Memetic Mutation: Do not cite the deep magic to me, Witch! I was there when it was written! Explanation A Badass Boast Aslan gives to Jadis after she tries to condescendingly explain a ritual to him. Often quoted in reference to things like continuity debates or rules lawyering. Especially so if it's a Long Runner in question and the user has seniority on the topic
Take That, Scrappy!: In the 2005 versión, Susan lampshades it makes no sense for Father Christmas to be present on Narnia.
Without knowing he was going later be resurrected, Aslan's death scene in The Lion, the Witch, and the Wardrobe. The great, proud cat being bound and getting his mane hacked off, knowing he is sacrificing himself for love shows simply how realistic and emotionally well done the death scene was. The parallel too.
The BBC version, however, is a completely different story. The buildup is sad, but the death sequence is ruined by The White Witch's acting (and the...shall we say, less than stellar animation).*
Athough it does provide Hilarious in Hindsight value when you compare the White Witch's potrayal throughout the entire BBC production with Xenia Onatopp's similar portrayal. Heck, you could even argue Xenia was inspired by the BBC White Witch!
And, precisely because you know what's coming, Peter and Susan's walk with Aslan near the end of Prince Caspian, and Peter's subsequent acknowledgement to the others that he would not be allowed to return to Narnia.
The final scene in Prince Caspian when the Pevensies leave. Throughout the movie you see the devastation the four of them have suffered at being ripped from Narnia and back into the normal world. And now they've finally come home again they have to leave. It's utterly heartbreaking and you realize that no matter what anyone says, or how old they grow, they're never going to recover from losing Narnia.
And when Lucy glances back, Narnia's just...gone.
And the music doesn't help either. The lyrics are simultaneously perfect and horribly bitter.
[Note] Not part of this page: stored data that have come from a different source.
Context: an optimization exercise on an open-source flow, tuned for small area and a short achievable clock period. The choices shown serve that exercise and are no tape-out recipe. At most, simulation tests tie the RTL to the original design; equivalence was not proved.

==> flow/design.v (excerpt) <==
module multiplier_16bit (
    input  wire clk,
    input  wire rst,
    input  wire signed [15:0] a,
    input  wire signed [15:0] b,
    output reg  signed [31:0] product,
    output reg  signed [15:0] a_out,
    output reg  signed [15:0] b_out
);
For scale: ~960 cells after synthesis, roughly 64 flip-flops, ~98 I/O pins, roughly 8300 sq um of cells after synthesis.
clock: 20.0 ns
lec_check: 0
abc_area: 1
cap_margin: 20
core_margin: 2
core_utilization: 40
slew_margin: 20
synth_hierarchical: 1
run.sh (not shown) runs the stock make flow with config.mk's settings and CLKGATE_MAP_FILE= SYNTH_SCRIPT=/design/flow/synth_recipe.tcl, a recipe that flattens the netlist after the stock synthesis.
Rerun with:
==> flow/flow/run.sh (new file) <==
#!/bin/bash
# The standard synthesis and layout, with two changes to the layout:
#  * the port buffers are the smallest buffer cell (buffer_ports -buffer_cell) instead of
#    the delay-cell buffers buffer_ports picks by itself;
#  * repair_timing aims for extra setup slack (flow/setup_margin.txt, ns) so the resizer
#    speeds up the critical paths. The clock and I/O constraints are unchanged.
set -euo pipefail
export BUFFER_PORTS_ARGS="-buffer_cell sky130_fd_sc_hd__buf_1"
M=$(cat flow/setup_margin.txt)
if [[ "$M" != "0" ]]; then export SETUP_SLACK_MARGIN=$M; fi
S=$(cat flow/move_sequence.txt)
if [[ -n "$S" ]]; then export SETUP_MOVE_SEQUENCE=$S; fi
bash standard.sh synth > synth.log 2>&1
bash standard.sh finish > layout.log 2>&1
==> flow/flow/move_sequence.txt (new file) <==

==> flow/flow/setup_margin.txt (new file) <==
0
==> flow/standard.sh (new file) <==
#!/bin/bash
# synth_recipe.tcl (not shown) runs the flow's synth.tcl, then flattens the netlist and writes it again
# the make line also repeats each setting of config.mk as NAME=value (left out here)
make -C /OpenROAD-flow-scripts/flow DESIGN_CONFIG=/design/flow/config.mk WORK_HOME=/design/flow/orfs CLKGATE_MAP_FILE= SYNTH_SCRIPT=/design/flow/synth_recipe.tcl "${@:-finish}"
removed: flow/run.sh
Effect:
- The new run finished clean
- global-route usage came out lower by 0.38 points
- via count hardly moves
No run of this note included a check of the RTL's function; only the layout flow was run.


## oak
multiplier_16bit, a different RTL version from the one above (not shown whole).
Size: ~870 cells after synthesis, about 64 flip-flops, about 98 I/O pins, ~0.0081 mm2 of cells after synthesis.
Settings: LEC_CHECK=0, ABC_AREA=1, CAP_MARGIN=20, CORE_MARGIN=2, CORE_UTILIZATION=40, SLEW_MARGIN=20, SYNTH_HIERARCHICAL=1, TNS_END_PERCENT=0; clock period 20.0 ns.
standard.sh (not shown) runs the stock make flow with config.mk's settings and CLKGATE_MAP_FILE= SYNTH_SCRIPT=/design/flow/synth_recipe.tcl, a recipe that flattens the netlist after the stock synthesis.
==> flow/flow/run.sh <==
#!/bin/bash
# The standard synthesis and layout, with these changes to the layout:
#  * the port buffers are the smallest buffer cell (buffer_ports -buffer_cell) instead of
#    the delay-cell buffers buffer_ports picks by itself;
#  * the clock tree uses the buffers in flow/cts_bufs.txt and no dummy loads;
#  * repair_timing aims for extra setup slack (flow/setup_margin.txt, ns) so the resizer
#    speeds up the critical paths. The clock and I/O constraints are unchanged.
set -euo pipefail
# clock tree: small clock buffers and no dummy loads (64 flip-flops need little drive)
export CTS_ARGS="-sink_clustering_enable -repair_clock_nets -buf_list {$(cat flow/cts_bufs.txt)} -dont_use_dummy_load"
export BUFFER_PORTS_ARGS="-buffer_cell sky130_fd_sc_hd__buf_1"
M=$(cat flow/setup_margin.txt)
if [[ "$M" != "0" ]]; then export SETUP_SLACK_MARGIN=$M; fi
S=$(cat flow/move_sequence.txt)
if [[ -n "$S" ]]; then export SETUP_MOVE_SEQUENCE=$S; fi
bash standard.sh synth > synth.log 2>&1
bash standard.sh finish > layout.log 2>&1
==> flow/flow/cts_bufs.txt <==
sky130_fd_sc_hd__clkbuf_8
==> flow/flow/move_sequence.txt <==
unbuffer,sizeup,swap
==> flow/flow/setup_margin.txt <==
11.3
In summary, oak completed successfully, with a layout that passed the timing, design-rule and antenna checks.
--- input diff oak..pine ---
- TNS_END_PERCENT removed (was 0)
==> flow/flow/cts_bufs.txt <==
sky130_fd_sc_hd__clkbuf_4 sky130_fd_sc_hd__clkbuf_8
==> flow/flow/setup_margin.txt <==
10.8
- Looking at via count, pine sits about 0.44% lower than oak does.
- From pine to oak, placement-stage cell area did not move at all.
- Going from oak to pine, global-route usage now sits lower.
- From oak to pine the numbers moved as follows: minimum clock period went up 320 ps, area added between synthesis and finish lower.
- [compare] base=oak new=pine: cell count of the worst reg-to-reg path now larger, buffer and inverter count on the worst path moved down, final standard cell area without fillers fell by 570 um2.
- oak vs pine, most common cell after layout, fill and taps aside: xor2_1 vs fa_1
- Max worst setup slack across oak and pine: oak
### pine -> birch
- putting PLACE_DENSITY at 0.7 where nothing was set
--- a/flow/flow/run.sh
+++ b/flow/flow/run.sh
@@ -4,0 +5 @@
+#  * one tie cell drives all constant inputs;
@@ -10,0 +12,2 @@
+# one tie cell for all constant inputs instead of one per input
+export SKIP_REPAIR_TIE_FANOUT=1
==> flow/flow/cts_bufs.txt <==
sky130_fd_sc_hd__clkbuf_8
Notes after the runs:
Row fmax: birch lower / pine higher. birch ended up with fa_1 as its cell with the biggest individual delay on the critical path; pine ended up with clkinv_1. Taking pine as the reference, in birch placed wire-length estimate lower, cell count decreased 0.83%, area growth from synthesis to layout fell 0.81 points.
diff inputs: birch => maple
- SLEW_MARGIN now 85, was 20
- PLACE_DENSITY no longer set, was 0.7
## What came out
- Looking at clock period minus worst slack, maple sits above birch.
- Compared with birch, maple shows non-clock buffer count that has gone up by more than half.
- maple — global routing usage on met3 0.85 points lower, birch as reference
- Final cell area: maple above birch
- Compared with birch, in maple wire length of the first global-routing pass now sits higher; met1 demand-to-capacity share in global routing now sits higher; routed wire length now sits higher; wire length per cell now sits higher.
- Logic depth of the worst setup path including buffers: maple vs birch up 9.1%
- Side by side, share of final-layout standard cells stronger than drive strength 1 turned out higher in maple than in birch.


multiplier_16bit, a different RTL version from the one above (not shown whole).
For scale: about 930 cells after synthesis, ~64 flip-flops, roughly 8300 µm² of cells after synthesis.
clock: 20.0 ns
lec_check: 0
abc_area: 1
cap_margin: 20
core_margin: 2
core_utilization: 40
slew_margin: 20
synth_hierarchical: 1
==> flow/flow/run.sh <==
#!/bin/bash
# The standard synthesis and layout, with these changes to the layout:
#  * the port buffers are the smallest buffer cell (buffer_ports -buffer_cell) instead of
#    the delay-cell buffers buffer_ports picks by itself;
#  * the clock tree uses the buffers in flow/cts_bufs.txt and no dummy loads;
#  * repair_timing aims for extra setup slack (flow/setup_margin.txt, ns) so the resizer
#    speeds up the critical paths. The clock and I/O constraints are unchanged.
set -euo pipefail
# clock tree: small clock buffers and no dummy loads (64 flip-flops need little drive)
export CTS_ARGS="-sink_clustering_enable -repair_clock_nets -buf_list {$(cat flow/cts_bufs.txt)} -dont_use_dummy_load"
export BUFFER_PORTS_ARGS="-buffer_cell sky130_fd_sc_hd__buf_1"
M=$(cat flow/setup_margin.txt)
if [[ "$M" != "0" ]]; then export SETUP_SLACK_MARGIN=$M; fi
S=$(cat flow/move_sequence.txt)
if [[ -n "$S" ]]; then export SETUP_MOVE_SEQUENCE=$S; fi
bash standard.sh synth > synth.log 2>&1
bash standard.sh finish > layout.log 2>&1
==> flow/flow/cts_bufs.txt <==
sky130_fd_sc_hd__clkbuf_8
==> flow/flow/setup_margin.txt <==
10.8
Scripts as last shown in full above: flow/flow/move_sequence.txt
Rerun with:
==> flow/flow/setup_margin.txt (replaced) <==
0
- die area does not change
- cell area went down by 0.78%
- setup slack loses 0.28 ns
- synthesized area is unchanged
No run of this note included a check of the RTL's function; only the layout flow was run.


multiplier_16bit, a different RTL version from the one above (not shown whole).
For scale: about 98 I/O pins.
## multiplier_16bit
module multiplier_16bit (
    input  wire clk,
    input  wire rst,
    input  wire signed [15:0] a,
    input  wire signed [15:0] b,
    output reg  signed [31:0] product,
    output reg  signed [15:0] a_out,
    output reg  signed [15:0] b_out
);
==> flow/config.mk <==
export PLATFORM = sky130hd
export DESIGN_NAME = multiplier_16bit
export DESIGN_NICKNAME = multiplier_16bit
export VERILOG_FILES = /design/flow/design.v
export SDC_FILE = /design/flow/constraint.sdc
export NUM_CORES = 4
export LEC_CHECK = 0
export ABC_AREA = 1
export CAP_MARGIN = 20
export CORE_MARGIN = 2
export CORE_UTILIZATION = 40
export SLEW_MARGIN = 20
export SYNTH_HIERARCHICAL = 1
==> flow/constraint.sdc <==
create_clock -name core_clock -period 20.0 [get_ports {clk}]
set_input_delay 4.0000 -clock core_clock [delete_from_list [all_inputs] [get_ports {clk}]]
set_output_delay 4.0000 -clock core_clock [all_outputs]
set_load 0.01 [all_outputs]
==> flow/flow/run.sh <==
#!/bin/bash
# The standard synthesis and layout, with these changes to the layout:
#  * the port buffers are the smallest buffer cell (buffer_ports -buffer_cell) instead of
#    the delay-cell buffers buffer_ports picks by itself;
#  * the clock tree uses the buffers in flow/cts_bufs.txt and no dummy loads;
#  * repair_timing aims for extra setup slack (flow/setup_margin.txt, ns) so the resizer
#    speeds up the critical paths. The clock and I/O constraints are unchanged.
set -euo pipefail
# clock tree: small clock buffers and no dummy loads (64 flip-flops need little drive)
export CTS_ARGS="-sink_clustering_enable -repair_clock_nets -buf_list {$(cat flow/cts_bufs.txt)} -dont_use_dummy_load -sink_clustering_size 24 -sink_clustering_max_diameter 120"
export BUFFER_PORTS_ARGS="-buffer_cell sky130_fd_sc_hd__buf_1"
M=$(cat flow/setup_margin.txt)
if [[ "$M" != "0" ]]; then export SETUP_SLACK_MARGIN=$M; fi
S=$(cat flow/move_sequence.txt)
if [[ -n "$S" ]]; then export SETUP_MOVE_SEQUENCE=$S; fi
bash standard.sh synth > synth.log 2>&1
bash standard.sh finish > layout.log 2>&1
==> flow/flow/setup_margin.txt <==
10.8
Scripts as last shown in full above: flow/flow/cts_bufs.txt, flow/flow/move_sequence.txt
Next try:
--- a/flow/flow/run.sh
+++ b/flow/flow/run.sh
@@ -10 +10 @@
-export CTS_ARGS="-sink_clustering_enable -repair_clock_nets -buf_list {$(cat flow/cts_bufs.txt)} -dont_use_dummy_load -sink_clustering_size 24 -sink_clustering_max_diameter 120"
+export CTS_ARGS="-sink_clustering_enable -repair_clock_nets -buf_list {$(cat flow/cts_bufs.txt)} -dont_use_dummy_load"
CORE_UTILIZATION = 55   (was 40)
PLACE_DENSITY = 0.65   (was not set)
Result: Final area came out lower by 1.1%; die area went down by 27%; clock skew shrinks by 0.0041 ns.

-- port drivers added, routing unchanged --
In the flow no input, the clock included, has a driving cell. The finished layouts below were timed again as built, in two steps.
Step 1, drivers: a clkbuf_16 drives clk and a buf_2 each remaining input, both assumed.
Step 2 also shifts input and output timing later by t, the mid clock arrival at the registers, as if the neighbouring blocks saw the same clock.
Slacks: no drivers / after step 1 / after step 2; pairs: no drivers / after step 1.
| run | t (ns) | setup WS [ns] | worst data-port slew with drivers (ns) | pins driven straight from the clock port |
|---|---|---|---|---|
| the first run of note 1 | 0.392 | 10.237 / 10.242 / 9.850 | 0.06 | 1 |
| the second run of note 1 | 0.388 | 10.662 / 10.685 / 10.297 | 0.06 | 1 |
| oak | 0.396 | 11.388 / 11.394 / 10.998 | 0.04 | 1 |
| pine | 0.396 | 11.069 / 11.079 / 10.683 | 0.04 | 1 |
| birch | 0.400 | 10.985 / 10.998 / 10.598 | 0.04 | 1 |
| maple | 0.422 | 10.969 / 10.989 / 10.567 | 0.05 | 1 |
| the first run of note 3 | 0.401 | 11.226 / 11.248 / 10.847 | 0.04 | 1 |
| the second run of note 3 | 0.400 | 10.944 / 10.967 / 10.567 | 0.04 | 1 |
| the first run of note 4 | 0.401 | 11.157 / 11.175 / 10.773 | 0.05 | 1 |
| the second run of note 4 | 0.401 | 11.118 / 11.131 / 10.730 | 0.04 | 1 |
After both steps setup and hold are still met in every run listed. The setup slack of maple, which loses most, moves by +0.020 ns with the drivers and by -0.402 ns with both steps.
"I'll come back...When you call me...No need to say goodbye...No need to say goodbye...
On a similar vein the end of the The Voyage of the Dawn Treader. Lucy and Edmund just look at each other and at the painting, suddenly realizing that's it. No more adventures, no more Aslan, no more magic: they're trapped in the normal world forever.
The end result of storming the castle in the Prince Caspian film is absolutely devastating - particularly the moment in which Peter looks back through the portcullis at the trapped Narnians, and at least one voice is clearly heard calling for him to save himself.
You see the Narnians at the gate, all screaming and trying hopelessly to get out, and you know that each and every one of them is dead. And the look of anguish on Peter's face as he realizes the same thing, and there's nothing he can do about it...
Props also to the brave Minotaur who held the gate open for as long as he could, only to be shot and crushed under its weighta Heroic Sacrifice which saved many of the heroes, made even more poignant when one remembers that Minotaurs were "evil" in the first movie.
Lucy's goodbye to Aslan in The Voyage of the Dawn Treader. Made especially more poignant, when you remember that Lucy was the first of those siblings to find Narnia.
Eustace's goodbye to Reepicheep. Considering the development their relationship has had throughout the movie, that scene was heartwrenching.
The simple line from Eustace's narration - "When the war ended and my cousins went home, I missed them"
Unpopular Popular Character: Edmund Pevensie is the biggest example. He's the black sheep of the family in the first book, The Unfavorite and the villainous sibling from the main four, as he betrays his siblings to the big evil and torments and bullies Lucy. He easily becomes most fans' favorite character by the end of the second book and movie. Of course his HeelFace Turn helps.
What an Idiot!: Granted, Maugrim didn't think that Peter had it in him to kill, but that doesn't mean that jumping directly onto Peter's sword was a smart move.